Florida Auto Insurance 3rd Highest in U.S. Will Lawmakers Act?

Florida drivers now face the third-highest insurance bills in the nation, two new surveys show, as lawmakers consider again in 2019 whether to repeal a no-fault car insurance system widely criticized for high costs, fraud and inefficiency. Ending it, a state study found, could save drivers $81 per car or close to $1 billion a year.

Will lawmakers act? Repeal bills passed overwhelmingly by the Florida House to end the personal injury protection, or PIP system, in the past two years have died in the Senate.

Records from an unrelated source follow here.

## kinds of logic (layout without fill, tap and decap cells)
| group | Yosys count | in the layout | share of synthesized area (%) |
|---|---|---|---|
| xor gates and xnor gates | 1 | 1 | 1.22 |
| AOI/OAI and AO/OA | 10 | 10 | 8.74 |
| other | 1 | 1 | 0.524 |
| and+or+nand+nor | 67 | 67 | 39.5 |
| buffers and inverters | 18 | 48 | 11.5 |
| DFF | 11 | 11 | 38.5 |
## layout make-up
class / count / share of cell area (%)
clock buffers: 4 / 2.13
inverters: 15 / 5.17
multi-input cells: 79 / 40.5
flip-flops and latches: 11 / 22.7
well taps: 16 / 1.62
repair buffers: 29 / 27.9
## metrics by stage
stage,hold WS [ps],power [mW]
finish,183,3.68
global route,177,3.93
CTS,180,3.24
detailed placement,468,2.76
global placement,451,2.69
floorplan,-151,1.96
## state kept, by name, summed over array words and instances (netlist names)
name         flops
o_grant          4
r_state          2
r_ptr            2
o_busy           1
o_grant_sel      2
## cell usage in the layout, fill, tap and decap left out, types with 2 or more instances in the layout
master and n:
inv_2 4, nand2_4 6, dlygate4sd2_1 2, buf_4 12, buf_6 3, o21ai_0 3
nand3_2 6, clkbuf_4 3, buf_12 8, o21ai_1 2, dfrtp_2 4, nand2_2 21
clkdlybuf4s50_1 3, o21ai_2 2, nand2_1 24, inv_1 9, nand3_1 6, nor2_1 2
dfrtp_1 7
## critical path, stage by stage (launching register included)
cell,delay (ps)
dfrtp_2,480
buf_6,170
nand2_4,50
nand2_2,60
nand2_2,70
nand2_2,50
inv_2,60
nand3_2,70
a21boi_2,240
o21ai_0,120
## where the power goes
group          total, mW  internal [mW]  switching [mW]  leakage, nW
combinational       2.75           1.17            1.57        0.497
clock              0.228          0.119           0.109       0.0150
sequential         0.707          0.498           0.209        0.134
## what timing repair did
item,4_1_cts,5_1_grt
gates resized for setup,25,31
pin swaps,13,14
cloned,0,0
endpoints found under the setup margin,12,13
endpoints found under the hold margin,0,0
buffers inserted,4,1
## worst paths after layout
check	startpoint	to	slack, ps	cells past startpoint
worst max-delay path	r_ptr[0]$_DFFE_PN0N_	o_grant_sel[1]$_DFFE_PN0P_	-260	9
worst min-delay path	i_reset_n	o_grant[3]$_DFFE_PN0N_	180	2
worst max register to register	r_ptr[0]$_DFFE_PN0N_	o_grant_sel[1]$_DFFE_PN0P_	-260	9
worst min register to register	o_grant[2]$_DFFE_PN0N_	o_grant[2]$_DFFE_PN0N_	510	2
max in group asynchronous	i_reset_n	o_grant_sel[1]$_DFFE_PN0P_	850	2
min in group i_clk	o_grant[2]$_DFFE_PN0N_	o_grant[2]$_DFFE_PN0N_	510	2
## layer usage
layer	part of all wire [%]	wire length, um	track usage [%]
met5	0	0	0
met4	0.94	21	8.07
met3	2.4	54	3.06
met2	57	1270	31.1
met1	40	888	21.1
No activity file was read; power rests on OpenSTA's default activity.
$ cat src/rtl/pc_gen_pkg.sv
// pc_gen_pkg: shared address type, next-PC op encoding and instruction size for pc_gen.
package pc_gen_pkg;
  localparam int ADDR_W = 32;
  localparam int INST_BYTES = 4;
  typedef logic [ADDR_W-1:0] inst_addr_t;
  typedef enum logic [2:0] {
    PC_SEQ  = 3'd0,
    PC_REL  = 3'd1,
    PC_REG  = 3'd2,
    PC_TRAP = 3'd3,
    PC_RET  = 3'd4
  } pc_op_t;
endpackage
### src/flat_wrapper.sv
// flat-port wrapper written by rule: the top's interface ports become plain ports
module load_store_unit_flat import corePckg::*;
#(
    parameter int unsigned cXLEN = 32
)
  (iClk, iRst, bus_iMemValid, bus_iMemOp, bus_iDmemGnt, bus_iDmemRvalid, bus_iDmemRdata, bus_oMemReady, bus_oDmemReq, bus_oDmemWe, bus_oDmemAddr, bus_oDmemWdata, bus_oDmemBe, bus_oRegOp, bus_oFault);
  lsuIf bus_i ();
  input logic iClk;
  input logic iRst;
  input wire logic [$bits(bus_i.iMemValid)-1:0] bus_iMemValid;
  input wire logic [$bits(bus_i.iMemOp)-1:0] bus_iMemOp;
  input wire logic [$bits(bus_i.iDmemGnt)-1:0] bus_iDmemGnt;
  input wire logic [$bits(bus_i.iDmemRvalid)-1:0] bus_iDmemRvalid;
  input wire logic [$bits(bus_i.iDmemRdata)-1:0] bus_iDmemRdata;
  output wire logic [$bits(bus_i.oMemReady)-1:0] bus_oMemReady;
  output wire logic [$bits(bus_i.oDmemReq)-1:0] bus_oDmemReq;
  output wire logic [$bits(bus_i.oDmemWe)-1:0] bus_oDmemWe;
  output wire logic [$bits(bus_i.oDmemAddr)-1:0] bus_oDmemAddr;
  output wire logic [$bits(bus_i.oDmemWdata)-1:0] bus_oDmemWdata;
  output wire logic [$bits(bus_i.oDmemBe)-1:0] bus_oDmemBe;
  output wire logic [$bits(bus_i.oRegOp)-1:0] bus_oRegOp;
  output wire logic [$bits(bus_i.oFault)-1:0] bus_oFault;
  assign bus_i.iMemValid = bus_iMemValid;
  assign bus_i.iMemOp = bus_iMemOp;
  assign bus_i.iDmemGnt = bus_iDmemGnt;
  assign bus_i.iDmemRvalid = bus_iDmemRvalid;
  assign bus_i.iDmemRdata = bus_iDmemRdata;
  assign bus_oMemReady = bus_i.oMemReady;
  assign bus_oDmemReq = bus_i.oDmemReq;
  assign bus_oDmemWe = bus_i.oDmemWe;
  assign bus_oDmemAddr = bus_i.oDmemAddr;
  assign bus_oDmemWdata = bus_i.oDmemWdata;
  assign bus_oDmemBe = bus_i.oDmemBe;
  assign bus_oRegOp = bus_i.oRegOp;
  assign bus_oFault = bus_i.oFault;
  load_store_unit #(.cXLEN(cXLEN)) u_core (.iClk(iClk), .iRst(iRst), .bus(bus_i));
endmodule
### config.mk
export PLATFORM = sky130hd
export DESIGN_NAME = load_store_unit_flat
export DESIGN_NICKNAME = d
export VERILOG_FILES = /design/src/rtl/load_store_unit_pkg.sv /design/src/rtl/load_store_unit_if.sv /design/src/rtl/load_store_unit_lane_align.sv /design/src/rtl/load_store_unit.sv /design/src/flat_wrapper.sv
export SDC_FILE = /design/constraint.sdc
export NUM_CORES = 1
export LEC_CHECK = 0
export CAP_MARGIN = 15
export CORE_AREA = 10 10 126 128
export DETAILED_ROUTE_END_ITERATION = 8
export DIE_AREA = 0 0 136 138
export GPL_TIMING_DRIVEN = 0
export PLACE_DENSITY = 0.87
export SYNTH_ARGS = -nofsm -noshare
export SYNTH_HDL_FRONTEND = slang
export SYNTH_HIERARCHICAL = 1
export SYNTH_SLANG_ARGS = --single-unit
export TNS_END_PERCENT = 5
### constraint.sdc
create_clock -name iClk -period 3.3 [get_ports iClk]
set_input_delay 0.495 -clock iClk [delete_from_list [all_inputs] [get_ports iClk]]
set_output_delay 0.495 -clock iClk [all_outputs]
set_load 0.005 [all_outputs]
File: config.mk
export PLATFORM = sky130hd
export DESIGN_NAME = conv_layer_seq
export DESIGN_NICKNAME = d
export VERILOG_FILES = /design/src/rtl/conv_layer_seq.sv
export SDC_FILE = /design/constraint.sdc
export NUM_CORES = 1
export LEC_CHECK = 0
export CAP_MARGIN = 10
export CORE_AREA = 3 3 120 122
export DETAILED_ROUTE_END_ITERATION = 8
export DIE_AREA = 0 0 123 125
export PLACE_DENSITY = 0.51
export SLEW_MARGIN = 20
export SYNTH_ARGS = -nofsm -noshare
export SYNTH_HDL_FRONTEND = slang
export SYNTH_SLANG_ARGS = --single-unit
export TNS_END_PERCENT = 1
File: constraint.sdc
create_clock -name clk -period 6.05 [get_ports clk]
set_input_delay 1.21 -clock clk [delete_from_list [all_inputs] [get_ports clk]]
set_output_delay 1.21 -clock clk [all_outputs]
set_load 0.02 [all_outputs]
File: src/rtl/conv_layer_seq.sv
// conv_layer_seq: per-layer sequencer for the 3x3 conv engine.
// For each channel it loads weights, triggers the engine and commits output pixels. Rev 1.0
`default_nettype none
`timescale 1ns/1ps

module conv_layer_seq #(
  parameter int NUM_CH_MAX = 10,
  parameter int DATA_WIDTH = 8,
  parameter int OUT_AW     = 12
) (
  input  logic                  clk,
  input  logic                  rst_n,
  input  logic                  i_start,
  input  logic                  i_layer,
  input  logic [4:0]            i_in_w,
  input  logic [4:0]            i_in_h,
  input  logic [3:0]            i_num_ch,
  output logic                  o_wld_req,
  output logic [3:0]            o_wld_chan,
  input  logic                  i_wld_ack,
  output logic                  o_conv_trigger,
  output logic [3:0]            o_conv_chan,
  output logic                  o_conv_layer,
  input  logic                  i_conv_valid,
  input  logic                  i_conv_done,
  input  logic [DATA_WIDTH-1:0] i_conv_pixel,
  input  logic [7:0]            i_conv_addr,
  output logic                  o_save_done,
  output logic                  o_om_we,
  output logic [OUT_AW-1:0]     o_om_addr,
  output logic [DATA_WIDTH-1:0] o_om_wdata,
  output logic                  o_busy,
  output logic                  o_layer_done,
  output logic                  o_err
);

  typedef enum logic [2:0] {
    S_IDLE = 3'd0,
    S_LOAD = 3'd1,
    S_TRIG = 3'd2,
    S_RUN  = 3'd3,
    S_NEXT = 3'd4,
    S_DONE = 3'd5
  } state_t;

  state_t                r_state;
  logic [3:0]            r_chan;
  logic                  r_layer;
  logic [4:0]            r_in_w;
  logic [4:0]            r_in_h;
  logic [3:0]            r_num_ch;
  logic [7:0]            r_pix_cnt;
  logic                  r_wld_req;
  logic                  r_trig;
  logic                  r_save_done;
  logic                  r_om_we;
  logic [OUT_AW-1:0]     r_om_addr;
  logic [DATA_WIDTH-1:0] r_om_wdata;
  logic                  r_busy;
  logic                  r_layer_done;
  logic                  r_err;

  logic       w_cfg_bad;
  logic [4:0] w_w2;
  logic [4:0] w_h2;
  logic [7:0] w_exp_cnt;

  assign w_cfg_bad = (i_num_ch == 4'd0) || (i_num_ch > 4'(NUM_CH_MAX)) ||
                     (i_in_w < 5'd3) || (i_in_h < 5'd3);
  assign w_w2      = r_in_w - 5'd2;
  assign w_h2      = r_in_h - 5'd2;
  // Valid-pixel count per plane, deliberately kept to 8 bits like r_pix_cnt.
  assign w_exp_cnt = {3'd0, w_h2} * {3'd0, w_w2};

  always_ff @(posedge clk) begin
    if (!rst_n) begin
      r_state      <= S_IDLE;
      r_chan       <= 4'd0;
      r_layer      <= 1'b0;
      r_in_w       <= 5'd0;
      r_in_h       <= 5'd0;
      r_num_ch     <= 4'd0;
      r_pix_cnt    <= 8'd0;
      r_wld_req    <= 1'b0;
      r_trig       <= 1'b0;
      r_save_done  <= 1'b0;
      r_om_we      <= 1'b0;
      r_om_addr    <= '0;
      r_om_wdata   <= '0;
      r_busy       <= 1'b0;
      r_layer_done <= 1'b0;
      r_err        <= 1'b0;
    end else begin
      r_trig       <= 1'b0;
      r_save_done  <= 1'b0;
      r_om_we      <= 1'b0;
      r_layer_done <= 1'b0;
      if (i_conv_valid && (r_state != S_RUN)) r_err <= 1'b1;

      case (r_state)
        S_IDLE: begin
          if (i_start) begin
            r_layer  <= i_layer;
            r_in_w   <= i_in_w;
            r_in_h   <= i_in_h;
            r_num_ch <= i_num_ch;
            r_chan   <= 4'd0;
            r_busy   <= 1'b1;
            r_err    <= w_cfg_bad && (i_num_ch != 4'd0);
            if (w_cfg_bad) begin
              r_state <= S_DONE;
            end else begin
              r_wld_req <= 1'b1;
              r_state   <= S_LOAD;
            end
          end
        end
        S_LOAD: begin
          if (i_wld_ack) begin
            r_wld_req <= 1'b0;
            r_trig    <= 1'b1;
            r_state   <= S_TRIG;
          end
        end
        S_TRIG: begin
          r_pix_cnt <= 8'd0;
          r_state   <= S_RUN;
        end
        S_RUN: begin
          if (i_conv_valid) begin
            r_om_we     <= 1'b1;
            r_om_addr   <= OUT_AW'({r_chan, i_conv_addr});
            r_om_wdata  <= i_conv_pixel;
            r_pix_cnt   <= r_pix_cnt + 8'd1;
            r_save_done <= !i_conv_done;
            if (i_conv_done) r_state <= S_NEXT;
          end else if (i_conv_done) begin
            r_err   <= 1'b1;
            r_state <= S_NEXT;
          end
        end
        S_NEXT: begin
          if (r_pix_cnt != w_exp_cnt) r_err <= 1'b1;
          if (r_chan == r_num_ch - 4'd1) begin
            r_layer_done <= 1'b1;
            r_state      <= S_DONE;
          end else begin
            r_chan    <= r_chan + 4'd1;
            r_wld_req <= 1'b1;
            r_state   <= S_LOAD;
          end
        end
        S_DONE: begin
          // Entered with the pulse already up from NEXT; the config-error path raises it here.
          if (r_layer_done) begin
            r_busy  <= 1'b0;
            r_state <= S_IDLE;
          end else begin
            r_layer_done <= 1'b1;
          end
        end
        default: r_state <= S_IDLE;
      endcase
    end
  end

  assign o_wld_req      = r_wld_req;
  assign o_wld_chan     = r_chan;
  assign o_conv_trigger = r_trig;
  assign o_conv_chan    = r_chan;
  assign o_conv_layer   = r_layer;
  assign o_save_done    = r_save_done;
  assign o_om_we        = r_om_we;
  assign o_om_addr      = r_om_addr;
  assign o_om_wdata     = r_om_wdata;
  assign o_busy         = r_busy;
  assign o_layer_done   = r_layer_done;
  assign o_err          = r_err;

endmodule

`default_nettype wire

“Based on the conversations President Galvano has been having with senators about issues they are interested in, he believes there is an appetite in the Senate to look at insurance issues like assignment of benefits, workers’ compensation and PIP,” spokeswoman Katie Betta said. “Because it is still very early and he would like senators to have the opportunity to develop legislation and work it through the vetting that takes place during the committee process, he does not plan to offer specific comments beyond that at this time.” – Senate President Bill Galvano

State Rep. Erin Grall, R-Vero Beach, is expected to file a repeal bill similar to those that passed the House by large margins the last two years, though her staff said she was not available for comment. Committees have begun meeting in preparation for the 60-day session that starts in early March.

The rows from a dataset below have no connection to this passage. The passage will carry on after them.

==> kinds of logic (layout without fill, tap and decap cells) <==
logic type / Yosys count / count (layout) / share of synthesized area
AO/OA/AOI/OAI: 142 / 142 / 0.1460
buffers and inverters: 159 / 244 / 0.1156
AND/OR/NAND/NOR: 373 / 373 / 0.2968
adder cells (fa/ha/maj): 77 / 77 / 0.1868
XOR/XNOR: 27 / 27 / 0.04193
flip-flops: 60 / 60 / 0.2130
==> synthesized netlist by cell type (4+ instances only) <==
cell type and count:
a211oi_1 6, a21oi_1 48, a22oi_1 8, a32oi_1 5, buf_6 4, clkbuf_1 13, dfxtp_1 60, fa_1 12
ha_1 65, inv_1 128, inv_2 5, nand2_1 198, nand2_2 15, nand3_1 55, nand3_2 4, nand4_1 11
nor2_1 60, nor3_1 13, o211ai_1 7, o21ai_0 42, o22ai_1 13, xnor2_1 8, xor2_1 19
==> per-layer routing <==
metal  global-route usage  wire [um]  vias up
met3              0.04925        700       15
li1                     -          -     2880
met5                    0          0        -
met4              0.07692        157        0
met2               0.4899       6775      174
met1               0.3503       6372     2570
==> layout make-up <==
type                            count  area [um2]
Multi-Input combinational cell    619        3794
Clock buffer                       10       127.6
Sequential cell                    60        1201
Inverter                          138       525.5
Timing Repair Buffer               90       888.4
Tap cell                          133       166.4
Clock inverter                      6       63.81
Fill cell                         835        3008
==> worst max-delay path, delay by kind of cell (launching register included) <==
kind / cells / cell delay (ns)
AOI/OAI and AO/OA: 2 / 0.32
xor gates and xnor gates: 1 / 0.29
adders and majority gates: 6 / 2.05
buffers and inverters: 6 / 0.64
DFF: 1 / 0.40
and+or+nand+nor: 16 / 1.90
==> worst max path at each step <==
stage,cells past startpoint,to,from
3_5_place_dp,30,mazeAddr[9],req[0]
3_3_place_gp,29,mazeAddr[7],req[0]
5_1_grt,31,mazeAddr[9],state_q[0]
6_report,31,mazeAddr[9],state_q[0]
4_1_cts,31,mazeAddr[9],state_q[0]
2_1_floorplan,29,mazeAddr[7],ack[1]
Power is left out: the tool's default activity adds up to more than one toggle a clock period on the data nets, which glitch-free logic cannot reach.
`config.mk`:
```
export PLATFORM = sky130hd
export DESIGN_NAME = pw_pattern_generator_flat
export DESIGN_NICKNAME = d
export VERILOG_FILES = /design/src/rtl/pw_pattern_generator_pkg.sv /design/src/rtl/pw_pattern_generator_if.sv /design/src/rtl/pw_pattern_generator_lfsr8.sv /design/src/rtl/pw_pattern_generator.sv /design/src/flat_wrapper.sv
export SDC_FILE = /design/constraint.sdc
export NUM_CORES = 1
export LEC_CHECK = 0
export ABC_CLOCK_PERIOD_IN_PS = 2850
export CAP_MARGIN = 20
export CORE_ASPECT_RATIO = 1.4
export CORE_UTILIZATION = 49
export CTS_CLUSTER_DIAMETER = 60
export DETAILED_ROUTE_END_ITERATION = 10
export GPL_TIMING_DRIVEN = 0
export PLACE_DENSITY = 0.75
export SLEW_MARGIN = 20
export SYNTH_ARGS = -nofsm -noshare
export SYNTH_HDL_FRONTEND = slang
export SYNTH_SLANG_ARGS = --single-unit
```
`constraint.sdc`:
```
create_clock -name fe_clk -period 2.85 [get_ports fe_clk]
set_clock_uncertainty 0.1 [all_clocks]
set_input_delay 0.4275 -clock fe_clk [delete_from_list [all_inputs] [get_ports fe_clk]]
set_output_delay 0.4275 -clock fe_clk [all_outputs]
set_load 0.05 [all_outputs]
```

Meanwhile, another survey released in November found Florida moved up to No. 3 from No. 5 among the states for most expensive car insurance. The costliest, Michigan, joins Florida among a handful of states with a no-fault car insurance system, noted the study at insure.com, a consumer insurance website. That means drivers are required to buy medical coverage on their car insurance to cover their own injuries regardless of who is at fault in an accident, no matter how much coverage they already have from work health plans, Medicare or other sources.

It is coverage he does not want or need, yet it drives up his premium even if he never gets in an accident because insurers set PIP costs based on his region, he said.

PIP is not the only factor in the total insurance bill, but its rates have been rising faster than overall premiums, jumping 25 percent between 2015 and last year, The Palm Beach Post reported.

For the last two years, the Florida House has passed a bill to eliminate the PIP system. It would save drivers up to $81 per car or about $1 billion collectively, a state-commissioned study by Pinnacle Actuarial Resources Inc. found in 2016. That’s a net savings after the House bill requires drivers to carry bodily-injury liability insurance, which nearly every state requires and most Florida drivers already have.

For now, though, Florida remains one of two states that do not require bodily injury coverage, meaning it does not ask drivers to take responsibility for injuries to other people.

This accounts for industry surveys that show up to 26 percent or more of Florida drivers are “uninsured.” That does not necessarily mean these drivers have no insurance at all. Florida allows drivers on the roads carrying only minimal coverage including PIP. It means they don’t carry insurance that makes them responsible for injuries to others.

Keeping PIP, or requiring “medical payments” coverage in its place, means “at least there will be some coverage for patients in the emergency room,” Jeff Scott, general counsel for the Florida Medical Association, has argued.

Requiring “medical payments” coverage essentially repackages PIP, and still forces drivers who don’t need it to pay for it. It wipes out driver savings, the Pinnacle study found.

Most states have rejected or abandoned no-fault systems. Colorado drivers saved 35 percent on their overall car insurance bills after dropping such a system, an actuarial study showed.

With each year under a no-fault system, Florida drivers keep paying the price.

Florida created PIP the 1970s with visions of lowering costs and avoiding lawsuits. Instead, PIP has produced a record mountain of more than 60,000 lawsuits in 2017, a stunning rise of close to 50 percent in one year, according to a report from the Florida Justice Reform Institute. Most of these are not filed by ordinary drivers, but medical providers suing insurers to get paid.

What can drivers do? Shop around as best they can for coverage. Online comparison sites, such as the ones conducting the premium surveys, can help. And if drivers want state leaders to do something about PIP, now is the time to speak up.